El poderoso supertifón Fung-wong azotó con fuerza el archipiélago de Filipinas, dejando un saldo devastador de al menos ocho personas fallecidas y más de un millón de desplazados. Las autoridades declararon el estado de emergencia en varias provincias tras el paso del fenómeno, que provocó inundaciones masivas, deslizamientos de tierra y cortes eléctricos en amplias zonas del país.
Según el Consejo Nacional de Gestión y Reducción de Riesgos de Desastres (NDRRMC), Fung-wong tocó tierra con vientos sostenidos de más de 250 km/h, destruyendo cientos de viviendas y dejando incomunicadas varias comunidades rurales. Las imágenes compartidas en redes sociales muestran calles convertidas en ríos y familias enteras refugiándose en escuelas y centros deportivos.

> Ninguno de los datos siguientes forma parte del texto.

## /design/flow/run.sh

```bash
#!/bin/bash
# OpenROAD 26Q1-2900-gdf79404cd8, Yosys 0.63+post, stock flow scripts
make -C /OpenROAD-flow-scripts/flow DESIGN_CONFIG=/design/flow/config.mk WORK_HOME=/design/flow/orfs finish
```

## /design/flow/config.mk

```make
export PLATFORM = sky130hd
export DESIGN_NAME = Input_key
export DESIGN_NICKNAME = Input_key
export VERILOG_FILES = /design/flow/design.v
export SDC_FILE = /design/flow/constraint.sdc
export NUM_CORES = 4
export LEC_CHECK = 1
export CORE_AREA = 10 10 98 98
export DIE_AREA = 0 0 108 108
```

## /design/flow/constraint.sdc

```tcl
current_design Input_key

set clk_period 2.9
set clk_io_pct 0.2

create_clock -name clk0 -period $clk_period [get_ports {clk}]

set non_clock_inputs [all_inputs -no_clocks]
set_input_delay [expr $clk_period * $clk_io_pct] -clock clk0 $non_clock_inputs
set_output_delay [expr $clk_period * $clk_io_pct] -clock clk0 [all_outputs]
```

## /design/flow/design.v

```verilog
module Input_key(en,last_valid,circ,clk,row);
input clk;					 
input  [3:0]row;			 
output [3:0]circ;			 
output [3:0]last_valid;	 
output en;					 
reg en;						
reg [3:0]circ;
reg [3:0]last_valid;
reg [3:0]key;				 
reg [6:0]repeat_times;	 
reg [1:0]col;				 
reg [5:0]null_times;		 
reg [3:0]pre;				 
parameter Col_Wid = 4;			 
parameter Is_Press_Down = 0;	 
parameter Valid_Times =4;		 
always @(posedge clk)
begin
	if(row[0] == Is_Press_Down)	 
	begin
		key = col;
		null_times = 0;
		case(key)
			pre:
				repeat_times = repeat_times+1;
			default: 
				begin 
				repeat_times = 0;
				pre = key;
				end
		endcase
	end
	else if(row[1] == Is_Press_Down) 
	begin
		key = Col_Wid + col;
		null_times = 0;
		case(key)
			pre:
				repeat_times = repeat_times+1;
			default: 
				begin 
				repeat_times = 0;
				pre = key;
				end
		endcase
	end
	else if(row[2] == Is_Press_Down) 
	begin
		key = Col_Wid*2 + col;
		null_times = 0;
		case(key)
			pre:
				repeat_times = repeat_times+1;
			default: 
				begin 
				repeat_times = 0;
				pre = key;
				end
		endcase
	end
	else if(row[3] == Is_Press_Down) 
	begin
		key =Col_Wid*3 + col;
		null_times = 0;
		case(key)
			pre:
				repeat_times = repeat_times+1;
			default: 
				begin 
				repeat_times = 0;
				pre = key;
				end
		endcase
	end
	else	null_times = null_times+1; 
	if(repeat_times >= Valid_Times)
		begin
		en = 1;
		last_valid = key;
		case(key)
		4'b0000: last_valid=4'd12;
		4'b0001: last_valid=4'd11;
		4'b0010: last_valid=4'd10;
		4'b0011: last_valid=4'd0;
		4'b0100: last_valid=4'd15;
		4'b0101: last_valid=4'd9;
		4'b0110: last_valid=4'd8;
		4'b0111: last_valid=4'd7;
		4'b1000: last_valid=4'd15;
		4'b1001: last_valid=4'd6;
		4'b1010: last_valid=4'd5;
		4'b1011: last_valid=4'd4;
		4'b1100: last_valid=4'd15;
		4'b1101: last_valid=4'd3;
		4'b1110: last_valid=4'd2;
		4'b1111: last_valid=4'd1;
		endcase
		end
	if(null_times >= Valid_Times<<1)
	begin
		en = 0;
		repeat_times = 0;
	end
	col = col+1;
	circ = 4'b1111 - (8>>(3-col));
end
endmodule
```

==> summary.txt <==
Observations from the implementation run.

Status:
- The flow ran to the end, and the final reports show no timing, DRC or antenna violations.

Placed design:
- The run puts the number of port buffers at 13.
- The run puts the worst setup slack before clock tree synthesis at 150 ps.
- The run puts the half-perimeter wire length after placement at 2300 um.
- Per the detailed placement report, the placed cell area equals 1900 um2.
- The run puts the final weighted congestion in routability-driven placement at 0.832.

Pwr:
- The run puts the largest voltage drop on the vdd net at 275 uV.
- Overall power consumption after layout is estimated at 0.00102 W.
- The run puts the sequential share of power at 51.9%.
- The run gives the power share of the clock group as 32.4%.
- The run gives the reported leakage power as 0.788 nW.
- The internal portion of the total power is 0.000739 W.
- The run gives the fraction of power spent switching nets as 27.8%.
- The run gives the net switching component of the power as 0.000285 W.
- The run gives the areal power density over the cells as 515 nW/um2.
- Of the total power, combinational logic draws 15.7%.

Logic synthesis:
- The run gives the count of mapped cells out of synthesis as 166.
- The run puts the post-synthesis cell area at 1610 um2.
- The run gives the synthesized area divided by synthesized cell count as 9.69 um2.
- The run puts the post-synthesis sequential area ratio at 44.8%.
- The run gives the top cell type by total area after synthesis as sky130_fd_sc_hd__dfxtp_1.
- The run gives the total cells reported by yosys after synthesis as 166.
- For this run, the chip area from Yosys synthesis comes to 1610 um2.
- The run gives the top cell type's share of synthesized area as 29.9%.
- Counting the warning lines in the Yosys log gives 1.
- In this run, distinct cell masters in the synthesized netlist total 43.
- The run puts the number of synthesized register bits at 32.
- By area the synthesized netlist is led by sky130_fd_sc_hd__dfxtp_1 (30%), sky130_fd_sc_hd__edfxtp_1 (15%), sky130_fd_sc_hd__ha_1 (7.8%).

STA:
- The run puts the number of failing setup endpoints in the final timing report at 0.
- The run gives the clock period minus final worst setup slack as 2450 ps.
- The run puts the measured slew at the worst slew-check pin at 497 ps.
- Per the slew report, the remaining headroom to the max-slew limit stands at 66.9%.
- The run gives the total negative setup slack as 0 ps.
- The run gives the final setup skew as 7.05 ps.
- The run puts the final-report max-slew violation count at 0.
- Across all setup checks in the final design, the least slack found is 451 ps.
- Setup repair after global routing left no endpoint under its margin.
- The run gives the fmax as 0.408 GHz.
- The run puts the number of hold violations in the final report at 0.
- The run puts the final worst-path cycle share at 84.4%.

Routing:
- The run gives the detailed-router iteration count before antenna repair as 4.
- The run puts the via density per instance at 4.20.
- The run gives the count of antenna-violating nets left after detailed routing as 0.
- The run gives the DRC marker count from the first detailed-route iteration as 71.
- The wire length recorded after detailed routing is 3140 um.
- The run gives the total number of vias as 1,232.
- The run puts the post-detailed-route DRC marker count at 0.
- The run gives the final antenna diode count as 0.
- Per the detail_route report, routed wire per instance is 10.7 um.

Global routing:
- Entering global routing, the biggest net connects 12 pins.
- The first global-routing pass estimated 5590 um of wire.
- The initial antenna violation count was 0.
- The run puts the number of global-route vias before repair at 1,153.
- The run gives the total global routing overflow as 0.
- The run puts the total global routing track utilization at 5.71%.

Clock tree:
- The run gives the clock latency on the worst-skew pair as 280 ps.
- The run gives the number of gates given a new drive strength after cts as 0.
- The run puts the count of H-tree levels built during CTS at 2.
- In this run the clock root is driven by a sky130_fd_sc_hd__clkbuf_8.
- The run puts the maximum clock path buffer count at 2.
- The run gives the post-CTS clock slew at the launch and capture registers of the worst setup and hold paths as 70 ps.
- Per the repair_timing log after CTS, setup buffers inserted total 0.
- The run gives the hold-fix buffer count after cts as 0.
- The run puts the number of buffers inserted during clock tree synthesis at 5.
- TritonCTS built the clock tree.
- The run gives the number of sinks driven by the clock tree as 32.

Die:
- Before placement the cells fill 21.0% of the core.
- The run gives the vertical die dimension as 108 um.
- The run gives the area inside the core boundary as 7650 um2.
- The run puts the number of top-level pins at 14.
- The run puts the area of the die at 11,700 um2.
- The floorplan has 32 rows.
- The run puts the die width at 108 um.

Setup path:
- The run gives the required arrival time at the worst endpoint as 2910 ps.
- STA classifies the critical path endpoint as a register.
- The worst register-to-register path begins at pre[2]$_SDFFCE_PN0P_.
- The report shows a maximum critical-path fanout of 7.
- The worst setup path is of the in -> reg kind.
- Data on the critical path arrives at its endpoint at 2450 ps.
- STA classifies the critical path startpoint as an input pin.
- Tracing the worst setup path back leads to its startpoint at row[0].

Min path:
- The min-delay analysis places its worst path in the category reg -> reg.
- Looking at hold timing, the worst path starts from null_times[0]$_DFF_P_.

Finish:
- In the layout the commonest cells are sky130_fd_sc_hd__dfxtp_1 (24), sky130_fd_sc_hd__nor2_1 (15), sky130_fd_sc_hd__inv_1 (13), sky130_fd_sc_hd__clkdlybuf4s50_1 (13), sky130_fd_sc_hd__nand2_1 (12).
- The run gives the combinational gate area as 810 um2.
- The run puts the ratio of cells with drive above 1 in the final layout at 12.0%.
- The run puts the area added between synthesis and finish at 23.5%.
- The run gives the post-route cell area as 1990 um2.
- The run gives the number of fill cells as 794.
- The top cell type in the final layout, fill and taps aside, is sky130_fd_sc_hd__dfxtp_1.
- The run gives the sequential cell area as 721 um2.

Flow run:
- The stage logs contain a warning count of 31.
- The run puts the total of max-cap violations at 0.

El presidente Ferdinand Marcos Jr. ha ordenado acelerar los operativos de rescate y distribución de ayuda humanitaria, mientras equipos internacionales ofrecen apoyo logístico. Meteorólogos advirtieron que, aunque el tifón ya se debilitó al salir hacia el Mar de China Meridional, las lluvias intensas y el riesgo de nuevos deslizamientos continuarán en los próximos días.
Las autoridades piden a la población mantenerse alerta y seguir las indicaciones oficiales, mientras el país enfrenta una de las peores catástrofes naturales del año.